The church in Botswana is organised into the Diocese of Gaborone, which serves the southern portion of the country, and the Diocese of Francistown, which serves the faithful of northern communities.

=== Church of Jesus Christ of Latter-day Saints ===

The first branch was organised in 1991 with fewer than 100 members. As of 2022, there were 4,031 members in 16 congregations in Botswana.

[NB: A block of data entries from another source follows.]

## src/hw/spmd_pkg.sv

```systemverilog
// shared sizes, register offsets, loader state codes and the word address
// union for the spmd subsystem. rtl files pull names in with a wildcard
// import and use scoped names in port lists
package spmd_pkg;

  localparam int data_width      = 32;
  localparam int num_tiles       = 4;
  localparam int tile_id_width   = 2;
  localparam int dmem_words      = 64;
  localparam int dmem_addr_width = $clog2(dmem_words);
  localparam int offset_width    = 8;
  localparam int reset_depth     = 3;

  // tile registers sit right above the data memory
  localparam logic [offset_width-1:0] csr_len    = 8'd64;
  localparam logic [offset_width-1:0] csr_start  = 8'd65;
  localparam logic [offset_width-1:0] csr_status = 8'd66; // bit 0 is done
  localparam logic [offset_width-1:0] csr_result = 8'd67;

  localparam logic [7:0] host_csr_cycle   = 8'd0;
  localparam logic [7:0] host_csr_scratch = 8'd1;

  localparam logic [2:0] ld_idle   = 3'd0;
  localparam logic [2:0] ld_load   = 3'd1;
  localparam logic [2:0] ld_start  = 3'd2;
  localparam logic [2:0] ld_poll   = 3'd3;
  localparam logic [2:0] ld_result = 3'd4;
  localparam logic [2:0] ld_cycle  = 3'd5;

  typedef struct packed {
    logic                     host_sel;
    logic [20:0]              unused;
    logic [tile_id_width-1:0] tile_id;
    logic [offset_width-1:0]  offset;
  } spmd_tile_view_s;

  typedef struct packed {
    logic        host_sel;
    logic [22:0] unused;
    logic [7:0]  csr_id;
  } spmd_host_view_s;

  // host_sel picks which view applies
  typedef union packed {
    spmd_tile_view_s tile;
    spmd_host_view_s host;
  } spmd_epa_u;

endpackage

```

## src/hw/spmd_reset_seq.sv

```systemverilog
// power-up sequencer. after reset every tile data memory word is cleared,
// one address per cycle, then core reset is held for a few more stages
// before the tiles and the loader are let go
`timescale 1ns/1ps

module spmd_reset_seq (
  input  logic                              clk_i,
  input  logic                              reset_i,
  output logic                              scrub_v_o,
  output logic [spmd_pkg::offset_width-1:0] scrub_addr_o,
  output logic                              core_reset_o
);
  import spmd_pkg::*;

  logic [offset_width-1:0] addr_r;
  logic                    busy_r;
  logic [reset_depth-1:0]  stage_r;

  // sweep counter
  always_ff @(posedge clk_i) begin
    if (reset_i) begin
      addr_r <= '0;
      busy_r <= 1'b1;
    end else if (busy_r) begin
      addr_r <= addr_r + 1'b1;
      if (addr_r == offset_width'(dmem_words - 1)) begin
        busy_r <= 1'b0; // last word written this cycle
      end
    end
  end

  // busy level ripples through the release chain
  always_ff @(posedge clk_i) begin
    if (reset_i) begin
      stage_r <= '1;
    end else begin
      stage_r <= {stage_r[reset_depth-2:0], busy_r};
    end
  end

  assign scrub_v_o    = busy_r;
  assign scrub_addr_o = addr_r;
  assign core_reset_o = stage_r[reset_depth-1];

endmodule

```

=== Dutch Reformed Church ===
The Dutch Reformed Church in Botswana was founded by Swiss missionaries led by the Rev. Henri Gronin begun working in 1863 among the tribe Bakgatla, Kgafela in Saulsport and Rustenburg in South Africa. In 1870 part of the tribe moved north to Botswana and the missionaries followed them. The great chief was baptised and most of the tribe followed him. In 1966 when Botswana become independent, a Synod of the Reformed Church was formed. In the 1970s the church gained independence. The church in the following years expanded to Basarwa, Bakalanga and Bakgatla.

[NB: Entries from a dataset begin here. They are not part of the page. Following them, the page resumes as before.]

[config.mk]
export PLATFORM = sky130hd
export DESIGN_NAME = spmd_wb_router
export DESIGN_NICKNAME = d
export VERILOG_FILES = /design/src/hw/spmd_pkg.sv /design/src/hw/spmd_wb_router.sv
export SDC_FILE = /design/constraint.sdc
export NUM_CORES = 1
export LEC_CHECK = 0
export ABC_AREA = 1
export BUFFER_PORTS_ARGS = -buffer_cell sky130_fd_sc_hd__buf_2
export CORE_AREA = 10 10 105 107
export DETAILED_ROUTE_END_ITERATION = 7
export DIE_AREA = 0 0 115 117
export PLACE_DENSITY = 0.87
export RECOVER_POWER = 50
export SYNTH_ARGS = -nofsm -noshare
export SYNTH_HDL_FRONTEND = slang
export SYNTH_SLANG_ARGS = --single-unit
[constraint.sdc]
create_clock -name clk_i -period 5.33 [get_ports clk_i]
set_input_delay 1.066 -clock clk_i [delete_from_list [all_inputs] [get_ports clk_i]]
set_output_delay 1.066 -clock clk_i [all_outputs]
set_load 0.02 [all_outputs]
[src/hw/spmd_pkg.sv]
// shared sizes, register offsets, loader state codes and the word address
// union for the spmd subsystem. rtl files pull names in with a wildcard
// import and use scoped names in port lists
package spmd_pkg;

  localparam int data_width      = 32;
  localparam int num_tiles       = 4;
  localparam int tile_id_width   = 2;
  localparam int dmem_words      = 64;
  localparam int dmem_addr_width = $clog2(dmem_words);
  localparam int offset_width    = 8;
  localparam int reset_depth     = 3;

  // tile registers sit right above the data memory
  localparam logic [offset_width-1:0] csr_len    = 8'd64;
  localparam logic [offset_width-1:0] csr_start  = 8'd65;
  localparam logic [offset_width-1:0] csr_status = 8'd66; // bit 0 is done
  localparam logic [offset_width-1:0] csr_result = 8'd67;

  localparam logic [7:0] host_csr_cycle   = 8'd0;
  localparam logic [7:0] host_csr_scratch = 8'd1;

  localparam logic [2:0] ld_idle   = 3'd0;
  localparam logic [2:0] ld_load   = 3'd1;
  localparam logic [2:0] ld_start  = 3'd2;
  localparam logic [2:0] ld_poll   = 3'd3;
  localparam logic [2:0] ld_result = 3'd4;
  localparam logic [2:0] ld_cycle  = 3'd5;

  typedef struct packed {
    logic                     host_sel;
    logic [20:0]              unused;
    logic [tile_id_width-1:0] tile_id;
    logic [offset_width-1:0]  offset;
  } spmd_tile_view_s;

  typedef struct packed {
    logic        host_sel;
    logic [22:0] unused;
    logic [7:0]  csr_id;
  } spmd_host_view_s;

  // host_sel picks which view applies
  typedef union packed {
    spmd_tile_view_s tile;
    spmd_host_view_s host;
  } spmd_epa_u;

endpackage

[src/hw/spmd_wb_router.sv]
// wishbone address router between the host loader and the tiles.
// tile addresses go to one tile strobe; host addresses and anything that
// decodes nowhere are answered here, including the free-running cycle counter
`timescale 1ns/1ps

module spmd_wb_router (
  input  logic                                                  clk_i,
  input  logic                                                  reset_i,
  input  logic                                                  wb_cyc_i,
  input  logic                                                  wb_stb_i,
  input  logic                                                  wb_we_i,
  input  spmd_pkg::spmd_epa_u                                   wb_adr_i,
  input  logic [spmd_pkg::data_width-1:0]                       wb_dat_i,
  output logic [spmd_pkg::data_width-1:0]                       wb_dat_o,
  output logic                                                  wb_ack_o,
  output logic [spmd_pkg::num_tiles-1:0]                        tile_stb_o,
  input  logic [spmd_pkg::num_tiles-1:0][spmd_pkg::data_width-1:0] tile_dat_i,
  input  logic [spmd_pkg::num_tiles-1:0]                        tile_ack_i
);
  import spmd_pkg::*;

  logic                  req;
  logic                  tile_hit;
  logic                  local_fire;
  logic                  local_ack_r;
  logic [data_width-1:0] cycle_r;
  logic [data_width-1:0] local_rdata_r;

  assign req = wb_cyc_i & wb_stb_i;
  // stray bits above the tile id mean no such tile
  assign tile_hit   = ~wb_adr_i.tile.host_sel && (wb_adr_i.tile.unused == '0);
  assign local_fire = req & ~tile_hit & ~local_ack_r;

  always_comb begin
    tile_stb_o = '0;
    if (req && tile_hit) begin
      tile_stb_o[wb_adr_i.tile.tile_id] = 1'b1;
    end
  end

  always_ff @(posedge clk_i) begin
    if (reset_i) begin
      cycle_r     <= '0;
      local_ack_r <= 1'b0;
    end else begin
      cycle_r     <= cycle_r + 1'b1;
      local_ack_r <= local_fire;
    end
  end

  always_ff @(posedge clk_i) begin
    if (local_fire) begin
      if (!wb_adr_i.host.host_sel) begin
        local_rdata_r <= '0; // unmapped tile address
      end else begin
        case (wb_adr_i.host.csr_id)
          host_csr_cycle: local_rdata_r <= cycle_r;
          default:        local_rdata_r <= '0;
        endcase
      end
    end
  end

  assign wb_ack_o = local_ack_r | (tile_hit & tile_ack_i[wb_adr_i.tile.tile_id]);
  assign wb_dat_o = tile_hit ? tile_dat_i[wb_adr_i.tile.tile_id] : local_rdata_r;

endmodule

-- Yosys cells after proc, flatten, opt, wreduce, memory -nomap -nowiden
Index checks and enable logic that the tools add are counted.
- ROM bits: 0
- memories kept: 0
- RAM bits: 0
- register bits: 65
- input bits: 201
- output and inout port bits: 37
- latch bits: 0
- div/mod/pow operators: 0
- multiply operators: 0
- multiplexer cells: 8
- shifts and indexed selects: 0
- $lt $le $gt $ge: 2
- bitwise gates (word level): 8
- add/sub/neg operators: 1
- reductions and logical operators: 6
- eq/ne operators: 0
- operators with widths (operator ; count):
    binary-select mux 32 bit (select 2 bit) ; 1
    two-way mux 32 bit ; 2
    adder 32 x 1 -> 32 bit, second input constant ; 1
    zero test 21 bit ; 1
    zero test 8 bit ; 1
    bitwise AND 1 bit ; 4
    two-way mux 4 bit ; 1
    logical AND 1 bit ; 3
    < comparator 2 x 3 -> 1 bit, second input constant ; 1
    NOT 1 bit ; 3
    binary-select mux 1 bit (select 2 bit) ; 1
    demux 1 bit (select 2 bit) ; 1
    greater-or-equal comparator 2 x 1 -> 1 bit, second input constant ; 1
    two-way mux 1 bit ; 2
    AND reduction 2 bit ; 1
    bitwise OR 1 bit ; 1

-- Depth between registers and ports, before layout
Gate-level depths: netlist of run 1.
- depth after elaboration: 5
- gate-level depth with buffers: 8

-- Worst setup path before layout of run 1
Ideal clock, no wire load.
- path kind: input to register
- from: input wb_adr_i[11] in the netlist's numbering
- to: register local_rdata_r[0], enable pin
- stages: 6
- setup slack: 1.978 ns
- data arrival time: 2.931 ns
- buffers on the path: 1
- path through: or2_0 -> nor2_1 -> nand3_2 -> buf_2 -> nand2_1 -> nor2_1
- cells in the longest elaborated chain, start to end: 5
- RTL lines (what ; RTL line ; RTL):
    start: declaration ; spmd_wb_router.sv:12 ; input spmd_pkg::spmd_epa_u wb_adr_i,
    zero test 21 bit ; spmd_wb_router.sv:31 ; assign tile_hit = ~wb_adr_i.tile.host_sel && (wb_adr_i.tile.unused == '0);
    logical AND 1 bit ; spmd_wb_router.sv:31 ;
    NOT 1 bit ; spmd_wb_router.sv:32 ; assign local_fire = req & ~tile_hit & ~local_ack_r;
    bitwise AND 1 bit (2 in series) ; spmd_wb_router.sv:32 ;
    via local_fire ; spmd_wb_router.sv:24 ; logic local_fire;
    end signal: assignment ; spmd_wb_router.sv:57 ; host_csr_cycle: local_rdata_r <= cycle_r;
    end: declaration ; spmd_wb_router.sv:27 ; logic [data_width-1:0] local_rdata_r;
The timed path passes the listed nets, and every way through them passes these cells.
A chain may end at the register's enable or synchronous reset.

-- Worst setup path in the final report of run 1
- from: input wb_adr_i[11] in the netlist's numbering
- to: output tile_stb_o[1] in the netlist's numbering
- cells in the longest elaborated chain, start to end: 4
- RTL lines (what ; RTL line ; RTL):
    zero test 21 bit ; spmd_wb_router.sv:31 ;
    logical AND 1 bit ; spmd_wb_router.sv:31 ;
    logical AND 1 bit ; spmd_wb_router.sv:36 ; if (req && tile_hit) begin
    two-way mux 4 bit ; spmd_wb_router.sv:36 ;
    end: declaration ; spmd_wb_router.sv:16 ; output logic [spmd_pkg::num_tiles-1:0] tile_stb_o,
Every way passes these cells.

==> metrics, run 1 <==
num rows=35; core area=9020 µm²; met3 global-route usage=5.96%; first-pass GRT wire length=22100 µm; post-synth top area share=23.1%; routability congestion estimate=0.925; setup_tns=0 ps; die height=117 µm; pins over their slew limit=33; hold crit path type=flip-flop to flip-flop; actual transition at the worst max-transition pin=1740 ps; die area=13500 µm²; power per standard cell area=195 nW/µm²; Setup Buffers After CTS=0; Global Route Usage Sum=20.5%; flops & latches, synth=65; kind of critical path=input pin to output port; largest net degree at the start of global routing=50; CP startpoint kind=input pin; final non-filler cell total=956; I/O pin count=238; Routed Antenna Nets=0; GR Overflow Total=0; sequential share of the synthesized area=39.0%; clk_skew=9.16 ps; dpl cells=939; routing usage on met1=24.4%; Detailed Route WL=14600 µm; CTS resizes=0; M2 GR Usage=34.3%; worst endpoint required time=4260 ps; commonest non-fill, non-tap cell in the layout=nand2_1; Clk Latency, worst-skew pair=350 ps; clk sinks=65; clock buffer depth=2; Worst Path Max Fanout=49; minimum clock period=4110 ps; violated checks=max-capacitance violations, max-slew violations; pre-CTS WS=1550 ps; CTS buffer count=9; residual DRC count=0; Avg Cell Area, Syn=6.44 µm²; Final Util=59.3%; final worst setup slack=1220 ps; drt wl/cell=15.3 µm; Final Cycle Share=77.1%; VDD IR max=0.0000999 V; Clock transition at path regs=60 ps; reg-to-reg setup timing slack=3100 ps; Syn. warnings=0; RSZ-0062 raised after global routing=false; CTS tree=done; Distinct cells, synth=25; drt first pass iters=7; Design Power=1.05 mW; syn_nets=847; area delta synth->final=28.9%; most frequent cells in the layout=nand2_1, buf_2, nor2_1; CTS Root Cell=clkbuf_8; cell taking the most area after synthesis=edfxtp_1; initial core utilization=46.0%; # fillers=859; leakage power=2.36 nW; Hold Fails Final Rpt=0; synthesized cell area=4150 µm²; Die Width=115 µm; Fmax=243 MHz; Via Count=4787; Critical Path AT=3040 ps; vias in the first global route=4327; slew margin rel.=-15.7%; fraction of layout cells with a size suffix above 1=27.8%; Setup-failing EPs final=0; vias per cell=5.01; cell count after synthesis=645; Setup crit end kind=output port; cells taking the most area after synthesis=edfxtp_1, nand2_1, dfxtp_1; outcome=finished with violations; maxcap violations=1; IO Port Bufs=204; global route hottest layer=met2; hold buffer count at cts=0; CTS H-tree lvls=3; post-DP HPWL=11700 µm; initial antenna violation count=0; initial DRC count=612; final net count=1041
area by class of cell:
class / count / area (µm²) / area share, %
diodes: 1 / 2.50 / 0.0468
clock buffers: 11 / 131 / 2.45
clock inverters: 5 / 22.5 / 0.421
inverters: 57 / 214 / 4.00
multi-input cells: 498 / 2180 / 40.7
flip-flops and latches: 65 / 1620 / 30.3
well taps: 111 / 139 / 2.59
repair buffers: 208 / 1040 / 19.4
worst max-delay path, stage by stage:
cell,delay [ps]
buf_2,90
or2_0,210
nor2_1,120
nand3_1,600
buf_4,530
nor3b_1,210
buf_2,200
power breakdown:
part	internal (mW)	switching, mW
combinational	0.0747	0.0911
sequential	0.531	0.00394
clock	0.163	0.182
total	0.769	0.277
Yosys cell counts:
master / count
a21oi_1: 58
buf_2: 8
buf_4: 8
clkbuf_1: 9
dfxtp_1: 33
edfxtp_1: 32
ha_1: 1
inv_1: 53
inv_2: 4
nand2_1: 216
nand2_2: 5
nand3_1: 48
nand3_2: 1
nand4_1: 3
nor2_1: 99
nor2_2: 2
nor2_4: 7
nor3_1: 4
nor3b_1: 3
nor4_1: 1
o21a_1: 1
o21ai_0: 14
o21ai_1: 33
or2_0: 1
xor2_1: 1
logic make-up (layout without fill, tap and decap cells):
kind of cell	count (synthesis)	after routing	synth area share, %
and+or+nand+nor	390	390	39.2
AOI/OAI and AO/OA	106	106	12.8
buffers and inverters	82	281	8.38
DFF	65	65	39.0
adders and majority gates	1	1	0.301
xor gates and xnor gates	1	1	0.211
other	0	1	0
layer usage:
layer / share of wire (%) / vias to the layer above / wire length (µm)
met2: 47 / 214 / 6940
met1: 40 / 2089 / 5840
met5: 0 / - / 0
met3: 10 / 26 / 1540
li1: - / 2458 / -
met4: 2.2 / 0 / 322
state kept, by name, summed over array words and instances (netlist names):
signal         count
cycle_r           32
local_ack_r        1
local_rdata_r     32
path summary, 6_finish.rpt:
path                start                end  cells after the start
max          wb_adr_i[11]      tile_stb_o[1]                      7
min           cycle_r[30]        cycle_r[30]                      2
max reg2reg   local_ack_r  local_rdata_r[19]                      4
min reg2reg   cycle_r[30]        cycle_r[30]                      2
through the flow:
step / area [µm²] / hold slack (ps)
2_1_floorplan: 4150 / 430
3_3_place_gp: 5210 / 444
3_5_place_dp: 5210 / 457
4_1_cts: 5370 / 480
5_1_grt: 5350 / 489
6_report: 5350 / 478
(Power assumes the default switching activity.)
==> run 2, diff against run 1 <==
- CORE_AREA: 10 10 105 107 -> 10 10 108 110
- DIE_AREA: 0 0 115 117 -> 0 0 118 120
- PLACE_DENSITY: 0.87 -> 0.83
- clock period: 5.33 -> 4.1 ns (I/O delays scaled with it)
==> metrics, run 2 (synthesis results as in run 1) <==
outcome=finished with violations; violated checks=max-capacitance violations, max-slew violations; final non-filler cell total=981 (+2.6%); clk_skew=8.10 ps (-1.06 ps); initial DRC count=447 (-27%); Slowest-stage cell, CP=nand3_1; clock buffer depth=2 (unchanged); worst reg2reg path startpoint=local_ack_r; Via Count=4841 (+1.1%); Final Cell Area=5470 µm² (+2.2%); Sw Pwr=0.375 mW (+35%); CP bufs+invs=3 (unchanged); Global Route Usage Sum=20.3% (-0.23 points); post-DP HPWL=11900 µm (+0.99%); Final Cycle Share=88.6%; pre-CTS WS=877 ps (-673 ps); dpl cells=965 (+2.8%); first-pass GRT wire length=23300 µm (+5.4%); worst hold start=cycle_r[31]; CP startpoint kind=input pin; # diodes=0 (-1); routing usage on met1=24.3% (about the same); Routed Antenna Nets=0 (unchanged); hold crit path type=flip-flop to flip-flop; Comb pwr share=14.0% (-1.8 points); CTS resizes=0 (unchanged); Clock transition at path regs=70 ps (about the same); actual transition at the worst max-transition pin=1720 ps (-12.3 ps); minimum clock period=3630 ps; I/O pin count=238 (unchanged); slew margin rel.=-14.9% (+0.82 points); Area after DPL=5280 µm² (+1.3%); IO Port Bufs=204 (unchanged); M2 GR Usage=34.4% (+0.077 points); setup_tns=0 ps (unchanged); Max stage delay on crit path=660 ps (+60 ps); drt wl/cell=15.1 µm (-1.4%); largest registers=cycle_r (32), local_rdata_r (32), local_ack_r (1); Setup-failing EPs final=0 (unchanged); most frequent cells in the layout=nand2_1, buf_2, nor2_1; final net count=1045 (+0.38%); vias per cell=4.93 (-1.4%); crit path cell chain=buf_2 -> or2_0 -> nor2_1 -> nand3_1 -> buf_12 -> nor3b_1 -> buf_2; Die Width=118 µm (+2.6%); final worst setup slack=468 ps (-752 ps); largest net degree at the start of global routing=37 (-26%); initial core utilization=43.5% (-2.5 points); residual DRC count=0 (unchanged); maxcap violations=1 (unchanged); die area=14200 µm² (+5.2%); global route hottest layer=met2; Setup crit end kind=output port; Hold Fails Final Rpt=0 (unchanged); CTS Root Cell=clkbuf_8; clock network fraction of design power=42.2% (+9.2 points); hold buffer count at cts=0 (unchanged); CTS H-tree lvls=3 (unchanged); routability congestion estimate=0.929 (+0.43%); critical path launch point=wb_adr_i[11]; kind of critical path=input pin to output port; commonest non-fill, non-tap cell in the layout=nand2_1; net switching fraction of the power=23.7% (-2.8 points); drt first pass iters=4 (-3); sequential share of power=43.9% (-7.3 points); area delta synth->final=31.8%; WHS=464 ps (-14.1 ps); Final Util=57.3% (-2.0 points); vias in the first global route=4467 (+3.2%); clk sinks=65 (unchanged); initial antenna violation count=0 (unchanged); core area=9550 µm² (+5.9%); Design Power=1.58 mW (+51%); fraction of layout cells with a size suffix above 1=27.7% (-0.13 points); Fmax=275 MHz; met3 global-route usage=5.77% (-0.20 points); pins over their slew limit=33 (unchanged); die height=120 µm (+2.6%); Clk Latency, worst-skew pair=360 ps (about the same); RSZ-0062 raised after global routing=false; Setup Buffers After CTS=0 (unchanged); power per standard cell area=289 nW/µm² (+48%); Detailed Route WL=14800 µm (+1.2%); Critical Path AT=2810 ps (-230 ps); worst endpoint required time=3280 ps (-980 ps); CP most frequent cell=buf_2; CTS buffer count=9 (unchanged); num rows=36 (+2.9%); VDD IR max=0.000124 V (+24%); Power Internal=1.21 mW (+57%); Worst Path Max Fanout=36 (-27%); GR Overflow Total=0 (unchanged); CP top delay family=simple AND/OR/NAND/NOR gates; leakage power=2.42 nW (+2.6%); CTS tree=done
## run 2: layout make-up
type / instances / area (µm²)
Clock buffer: 11 / 141
Fill cell: 944 / 4080
Tap cell: 133 / 166
Clock inverter: 5 / 103
Sequential cell: 65 / 1620
Inverter: 57 / 214
Multi-Input combinational cell: 498 / 2140
Timing Repair Buffer: 212 / 1080
## run 2: worst paths after layout
check / to / slack (ps) / depth (start not counted)
max: tile_stb_o[0] / 470 / 7
max reg2reg: local_rdata_r[23] / 1850 / 4
min: cycle_r[31] / 460 / 2
min reg2reg: cycle_r[31] / 460 / 2
## run 2: power groups by stage
stage / Clock [mW] / Combinational [mW] / Sequential (mW)
6_report: 0.668 / 0.221 / 0.695
5_1_grt: 0.707 / 0.245 / 0.695
4_1_cts: 0.672 / 0.220 / 0.694
3_5_place_dp: 0 / 0.219 / 0.709
3_3_place_gp: 0 / 0.216 / 0.708
2_1_floorplan: 0 / 0.106 / 0.708
## run 2: routing by layer
| layer | share of wire (%) | vias to the layer above |
|---|---|---|
| met3 | 8.1 | 25 |
| met1 | 42 | 2155 |
| li1 | - | 2472 |
| met2 | 48 | 189 |
| met4 | 2.2 | 0 |
| met5 | 0 | - |
## run 2: tightest hold or removal path, delay by kind of cell (launching register included)
family,cells,cell delay [ps]
compound gates,1,50
flops,1,310
simple gates,1,60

The denomination has 6,000 members and 13 parishes with 50 house fellowships in 2 presbyteries and one Synod. The 14 churches are in : Muchudi, Muchudi East, Muchudi West, Sikwane, Gaborone, Tlokweng, Lobatse, Kgalagadi, Ghanzi, Maun, Makaleng, Selebi Phikwe, Boseja (Mochudi).

The church subscribe the Reformed confessions:

- Apostles Creed
- Nicene Creed
- Canons of Dort
- Heidelberg Catechism.

The church is member of the World Communion of Reformed Churches. It is also a member of the Botswana Council of Churches.

=== Evangelical Lutheran Church ===
The Evangelical Lutheran Church in Botswana is an Evangelical Lutheran church. It has a membership of 22,000, and has been a member of the Lutheran World Federation since 1986. It is also affiliated with its regional expression, the Lutheran Communion in Southern Africa. The church's head is Bishop Mothusi Letlhage. It is a member of the Botswana Council of Churches.

== Youth programs ==
While children were treated as small adults during the colonial era, the 1800s brought a wave of Sunday school programs (Protestants) and parochial schools (Catholics) specifically for that young population. By the late 1800s, over half of Botswana's young members were attending elementary schools run by local parishes.

== Beliefs and attitudes ==
- 19 percent of Botswana Christians: believe in salvation through Jesus Christ, attend church regularly, study the Bible, invest in personal faith development through a church community, accept church leadership positions, and believe they are obligated to evangelize to others.
- 20 percent are Professing Christians. These persons are also committed to "accepting Christ as Savior and Lord" with an emphasis on personal spirituality over organized religion.
- 24 percent are Liturgical Christians, predominantly Lutheran and Roman Catholic. They are regular churchgoers, exhibit a high level of spiritual activity, and recognize the authority of the church.
- 16 percent are Private Christians. They own a Bible, but rarely read it. Only about one-third attend church. They believe in God and good works, but not necessarily within a church context. This was the largest and youngest segment. Almost none are church leaders.
- 21 percent are Cultural Christians. They identify as Christians, yet they do not view Jesus as essential to salvation, exhibiting minimal religious behaviors and attitudes favoring a universality theology.

=== Conversion ===
A study from 2015 estimated that about 100 Botswana Muslims convert to Christianity each year, most of whom belong to an evangelical or Pentecostal community. It has been reported that conversion into Christianity is significantly increasing among East Asians.

== Education ==
The majority of Botswana Christians attend co-educational public schools, mostly government operated. The Christian schools were built by churches such as Moeding College for the United Congregational Church of Southern Africa, and St. Joseph's College (established by the Roman Catholic Church). Although the schools are Christian schools, Botswana's government participates in their development, related infrastructure, and hiring practices (particularly in hiring teachers).

== Media ==
Every week day public channel BTV broadcasts short religious programs.